In turn, the chairman of the board of Twitter, Bret Taylor, managed to already state that the company still seeks to close the deal at the agreed price and plans to file a lawsuit to enforce the deal.
“We are confident we will prevail in the Delaware Court of Chancery,” writes Taylor.
Shares of Twitter fell about 6% after the announcement of Musk’s plans to terminate the deal.
In a letter obtained by the Securities and Exchange Commission, Skadden Arps attorney Mike Ringler writes that “Twitter has not fulfilled its contractual obligations.”
Ringler alleges that Twitter did not provide Musk with the relevant business information he requested. Musk previously said he wanted to evaluate the social network’s claims that only about 5% of its monetized daily active users (mDAU) are spam accounts.
“Twitter did not provide or refused to provide this information,” Ringler said. “Sometimes Twitter has ignored Mr. Musk’s requests, sometimes it has rejected them for reasons that appear to be unjustified, and sometimes it has claimed to comply while giving Mr. Musk incomplete or unusable information.”
Ringler also made other allegations in the letter, such as that Twitter violated the merger agreement because it allegedly contained “materially inaccurate statements.” This accusation is allegedly based on a preliminary review of spam accounts on the social network platform using its own methodology. Twitter said it was impossible to count spam accounts based solely on publicly available information, and that a team of experts was running a check that showed a result of 5%.
“While this analysis remains ongoing, all indications suggest that several of Twitter’s public disclosures regarding its mDAUs are either false or materially misleading,” Ringer said.
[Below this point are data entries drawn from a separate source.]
--- src/rtl/mia_motion_io.sv ---
// Discrete I/O, drive status and host write-privilege arbiter, APB slave
//
// Overview of operation
// - five discrete inputs, one discrete output
// - each input has a general/predefined usage bit; input word takes raw pins
// - inputs 1-3 predefined, 4-5 general at reset
// - input word flags fault, jog, home, limits
// - output word bit sets brake released
// - high fault line means drive fault
// - drive enable output drives relay contact
// - three phase commands, dc uses A and C
// - over-temperature shown as fault plus own indicator
// - open thermal input means over-temperature
// - aux analog output source selected by setup
// - one or two encoders accepted
// - mode switch sampled once at power-up
// - serial switch sampled at power-up
// - setup tool alone gets write privilege unless local lockout is set
// - controller alone gets write privilege
// - local lockout gives controller write privilege
// - both active, mode switch picks writer unless local lockout is set
// - reads allowed from either host always
// - error-log read needs write privilege
// - serial default 7E1 at 9600 baud
// - serial changes only with switch open
module mia_motion_io
    import mia_pkg::*;
#(
    parameter int CMD_WIDTH = 16
) (
    // Clock and reset
    input wire logic clk,
    input wire logic reset_n,
    // APB slave
    input wire logic psel,
    input wire logic penable,
    input wire logic pwrite,
    input wire logic [7:0] paddr,
    input wire logic [31:0] pwdata,
    output logic [31:0] prdata,
    output logic pready,
    output logic pslverr,
    // Discrete field pins
    input wire logic [4:0] fieldInput,
    output logic brakeOutput,
    // Drive interface
    input wire logic driveFaultLine,
    input wire logic thermalOpen,
    output logic driveEnable,
    output logic driveFaultLed,
    output logic motorOverTempLed,
    // Phase current commands
    input wire logic signed [CMD_WIDTH-1:0] phaseCmdA,
    input wire logic signed [CMD_WIDTH-1:0] phaseCmdB,
    input wire logic signed [CMD_WIDTH-1:0] phaseCmdC,
    output logic signed [CMD_WIDTH-1:0] phaseOutA,
    output logic signed [CMD_WIDTH-1:0] phaseOutB,
    output logic signed [CMD_WIDTH-1:0] phaseOutC,
    // Auxiliary analog output
    input wire logic [CMD_WIDTH-1:0] auxDiagValue,
    output logic [CMD_WIDTH-1:0] auxOutput,
    // Encoders
    input wire logic encoder1Present,
    input wire logic encoder2Present,
    output logic [1:0] encoderCount,
    // Host activity and switches
    input wire logic controllerActive,
    input wire logic setupToolAttached,
    input wire logic operatingModeSwitchClosed,
    input wire logic serialSetupSwitchClosed,
    output logic controllerMayWrite,
    output logic setupToolMayWrite,
    output logic [31:0] serialConfig,
    output logic errorLogClear
);

    // ------------------------------------------------------------
    // State
    // ------------------------------------------------------------
    typedef struct packed {
        mia_pu_e puState;
        logic modeSwitchClosed;
        logic serialSwitchClosed;
        logic localLockout;
        logic [4:0] inputUsage;
        logic [15:0] discreteOutputWord;
        logic [15:0] discreteInputWord;
        logic [2:0] control;
        logic [31:0] serialCfg;
        logic [31:0] auxData;
        logic [31:0] rdata;
        logic slverr;
        logic refused;
        logic logClear;
        logic signed [CMD_WIDTH-1:0] phA;
        logic signed [CMD_WIDTH-1:0] phB;
        logic signed [CMD_WIDTH-1:0] phC;
        logic [CMD_WIDTH-1:0] aux;
    } mia_state_s;

    mia_state_s st;
    mia_state_s next_st;

    // ------------------------------------------------------------
    // Write privilege decode
    // ------------------------------------------------------------
    function automatic mia_owner_e priv_owner(input logic ctl, input logic tool,
                                              input logic lockout, input logic modeClosed);
        if (lockout) begin
            priv_owner = OWN_CONTROLLER;
        end else if (ctl && tool) begin
            priv_owner = modeClosed ? OWN_SETUP_TOOL : OWN_CONTROLLER;
        end else if (tool) begin
            priv_owner = OWN_SETUP_TOOL;
        end else if (ctl) begin
            priv_owner = OWN_CONTROLLER;
        end else begin
            priv_owner = OWN_NONE;
        end
    endfunction : priv_owner

    mia_owner_e owner;
    logic access;
    logic wrAccess;
    logic hostIsTool;
    logic hostMayWrite;
    logic cmdRefused;
    logic overTemp;
    logic driveFault;
    logic [4:0] effInput;

    // Combinational so privilege follows activity the same cycle
    assign owner = priv_owner(controllerActive, setupToolAttached, st.localLockout,
                              st.modeSwitchClosed);
    assign access = psel && penable;
    assign wrAccess = access && pwrite;
    assign hostIsTool = pwdata[CMD_HOST_BIT];
    assign hostMayWrite = hostIsTool ? (owner == OWN_SETUP_TOOL) : (owner == OWN_CONTROLLER);
    // Lockout set or clear from the controller is never refused
    assign cmdRefused = pwrite && (paddr == ADDR_HOST_COMMAND)
                        && !((pwdata[CMD_LOCKOUT] || pwdata[CMD_LOCKOUT_CLEAR]) && !hostIsTool)
                        && (pwdata[CMD_WRITE_CLASS] || pwdata[CMD_LOG_READ])
                        && !hostMayWrite;
    assign overTemp = thermalOpen;
    assign driveFault = driveFaultLine || overTemp;

    // Every input passes raw whether predefined or general; inputUsage does not change effInput
    for (genvar i = 0; i < NUM_INPUTS; i++) begin : g_in
        assign effInput[i] = fieldInput[i];
    end

    // ------------------------------------------------------------
    // Next state
    // ------------------------------------------------------------
    always_comb begin
        next_st = st;
        next_st.refused = 1'b0;
        next_st.logClear = 1'b0;
        next_st.slverr = 1'b0;
        case (st.puState)
            PU_WAIT: begin
                next_st.puState = PU_SAMPLE;
            end
            PU_SAMPLE: begin
                // Switches caught once after reset release, never again
                next_st.modeSwitchClosed = operatingModeSwitchClosed;
                next_st.serialSwitchClosed = serialSetupSwitchClosed;
                if (serialSetupSwitchClosed) begin
                    next_st.serialCfg = SER_CONFIG_DEFAULT;
                end
                next_st.puState = PU_RUN;
            end
            default: begin
                next_st.puState = PU_RUN;
            end
        endcase

        next_st.discreteInputWord = 16'h0000;
        next_st.discreteInputWord[BIT_POS_LIMIT_OK] = effInput[0];
        next_st.discreteInputWord[BIT_NEG_LIMIT_OK] = effInput[1];
        next_st.discreteInputWord[BIT_NOT_HOME] = effInput[2];
        next_st.discreteInputWord[BIT_JOG_POS] = effInput[3];
        next_st.discreteInputWord[BIT_DRIVE_FAULT] = driveFault;

        next_st.phA = phaseCmdA;
        next_st.phB = st.control[CTL_DC_DRIVE] ? '0 : phaseCmdB;
        next_st.phC = phaseCmdC;
        next_st.aux = st.control[CTL_AUX_USER] ? st.auxData[CMD_WIDTH-1:0] : auxDiagValue;

        if (psel && !penable && !pwrite) begin
            // Reads never depend on privilege
            if (paddr == ADDR_DISCRETE_INPUT_WORD) begin
                next_st.rdata = {16'h0000, st.discreteInputWord};
            end else if (paddr == ADDR_DISCRETE_OUTPUT_WORD) begin
                next_st.rdata = {16'h0000, st.discreteOutputWord};
            end else if (paddr == ADDR_INPUT_USAGE) begin
                next_st.rdata = {27'h0000000, st.inputUsage};
            end else if (paddr == ADDR_CONTROL) begin
                next_st.rdata = {29'h00000000, st.control};
            end else if (paddr == ADDR_STATUS) begin
                next_st.rdata = {24'h000000, st.serialSwitchClosed, st.modeSwitchClosed,
                                 st.localLockout, owner, encoder2Present, overTemp, driveFault};
            end else if (paddr == ADDR_SERIAL_CONFIG) begin
                next_st.rdata = st.serialCfg;
            end else if (paddr == ADDR_AUX_DATA) begin
                next_st.rdata = st.auxData;
            end else if (paddr == ADDR_HOST_COMMAND) begin
                next_st.rdata = {31'h00000000, st.refused};
            end else begin
                next_st.rdata = 32'h0000_0000;
            end
        end

        // Error decided at the setup edge so it stands through the access cycle
        if (psel && !penable) begin
            if (!(paddr == ADDR_DISCRETE_INPUT_WORD || paddr == ADDR_DISCRETE_OUTPUT_WORD ||
                  paddr == ADDR_INPUT_USAGE || paddr == ADDR_CONTROL ||
                  paddr == ADDR_STATUS || paddr == ADDR_HOST_COMMAND ||
                  paddr == ADDR_SERIAL_CONFIG || paddr == ADDR_AUX_DATA)) begin
                next_st.slverr = 1'b1;
            end else if (cmdRefused) begin
                next_st.slverr = 1'b1;
            end
        end

        if (wrAccess) begin
            if (paddr == ADDR_HOST_COMMAND) begin
                // Host tags each command; write-class ones need privilege
                if (pwdata[CMD_LOCKOUT] && !hostIsTool) begin
                    next_st.localLockout = 1'b1;
                end else if (pwdata[CMD_LOCKOUT_CLEAR] && !hostIsTool) begin
                    next_st.localLockout = 1'b0;
                end else if ((pwdata[CMD_WRITE_CLASS] || pwdata[CMD_LOG_READ])
                             && !hostMayWrite) begin
                    next_st.refused = 1'b1;
                end else if (pwdata[CMD_LOG_READ]) begin
                    next_st.logClear = 1'b1;
                end
            end else if (paddr == ADDR_DISCRETE_OUTPUT_WORD) begin
                next_st.discreteOutputWord = pwdata[15:0];
            end else if (paddr == ADDR_INPUT_USAGE) begin
                next_st.inputUsage = pwdata[4:0];
            end else if (paddr == ADDR_CONTROL) begin
                next_st.control = pwdata[2:0];
            end else if (paddr == ADDR_SERIAL_CONFIG) begin
                if (!st.serialSwitchClosed) begin
                    next_st.serialCfg = pwdata;
                end
            end else if (paddr == ADDR_AUX_DATA) begin
                next_st.auxData = pwdata;
            end
        end
    end

    // ------------------------------------------------------------
    // Registers
    // ------------------------------------------------------------
    always_ff @(posedge clk or negedge reset_n) begin
        if (!reset_n) begin
            st <= '0;
            st.puState <= PU_WAIT;
            st.inputUsage <= INPUT_USAGE_RESET;
            st.serialCfg <= SER_CONFIG_DEFAULT;
            st.auxData <= AUX_DATA_RESET;
        end else begin
            st <= next_st;
        end
    end

    // ------------------------------------------------------------
    // Outputs
    // ------------------------------------------------------------
    assign prdata = st.rdata;
    assign pready = 1'b1;
    assign pslverr = st.slverr;
    assign brakeOutput = st.discreteOutputWord[BIT_BRAKE];
    assign driveEnable = st.control[CTL_DRIVE_ENABLE];
    assign driveFaultLed = st.discreteInputWord[BIT_DRIVE_FAULT];
    assign motorOverTempLed = overTemp;
    assign phaseOutA = st.phA;
    assign phaseOutB = st.phB;
    assign phaseOutC = st.phC;
    assign auxOutput = st.aux;
    assign encoderCount = {1'b0, encoder1Present} + {1'b0, encoder2Present};
    assign controllerMayWrite = (owner == OWN_CONTROLLER);
    assign setupToolMayWrite = (owner == OWN_SETUP_TOOL);
    assign serialConfig = st.serialCfg;
    assign errorLogClear = st.logClear;

endmodule : mia_motion_io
“Despite public speculation on this point, Mr. Musk did not waive his right to review Twitter’s data and information simply because he chose not to seek this data and information before entering into the Merger Agreement,” Ringer added. “In fact, he negotiated access and information rights within the Merger Agreement precisely so that he could review data and information that is important to Twitter’s business before financing and completing the transaction.”
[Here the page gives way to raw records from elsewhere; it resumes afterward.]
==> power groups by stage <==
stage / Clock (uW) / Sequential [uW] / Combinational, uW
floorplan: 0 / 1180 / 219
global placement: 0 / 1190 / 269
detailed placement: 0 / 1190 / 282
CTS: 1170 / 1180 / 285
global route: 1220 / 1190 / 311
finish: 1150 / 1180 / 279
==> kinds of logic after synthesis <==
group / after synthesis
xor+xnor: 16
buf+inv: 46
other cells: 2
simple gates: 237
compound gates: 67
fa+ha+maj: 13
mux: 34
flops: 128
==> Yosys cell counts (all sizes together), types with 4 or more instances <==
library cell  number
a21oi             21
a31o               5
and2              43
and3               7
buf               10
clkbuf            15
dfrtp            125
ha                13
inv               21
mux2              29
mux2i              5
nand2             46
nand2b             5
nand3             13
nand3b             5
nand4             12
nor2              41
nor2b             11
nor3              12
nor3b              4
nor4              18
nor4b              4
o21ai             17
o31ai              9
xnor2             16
The lawyer also claims Twitter breached its contractual obligations to obtain Elon Musk’s consent before changing its normal course of business, citing recent layoffs at the company.
While Musk is now officially seeking to exit the deal, the saga is likely far from over.
Under the terms of the deal, Musk agreed to pay $1 billion if he refused. But as Twitter’s chairman noted, the company could try to force Musk to honor his original agreement by suing him for refusal.
Twitter has reason to try to force Musk to comply with its original terms. Shares fell sharply after the board announced it had accepted his offer to buy the company for $54.20 a share. On the day of this announcement, the stock closed the trading day at $51.70 per share. As of the closing of the market on Friday, the value of Twitter shares was $36.81.
According to the letter, Musk is apparently also paying attention to the stock price, “and is considering whether the company’s declining business prospects and financial outlook constitute a Company Material Adverse Effect giving Mr. Musk a separate and distinct basis for terminating the Merger Agreement.”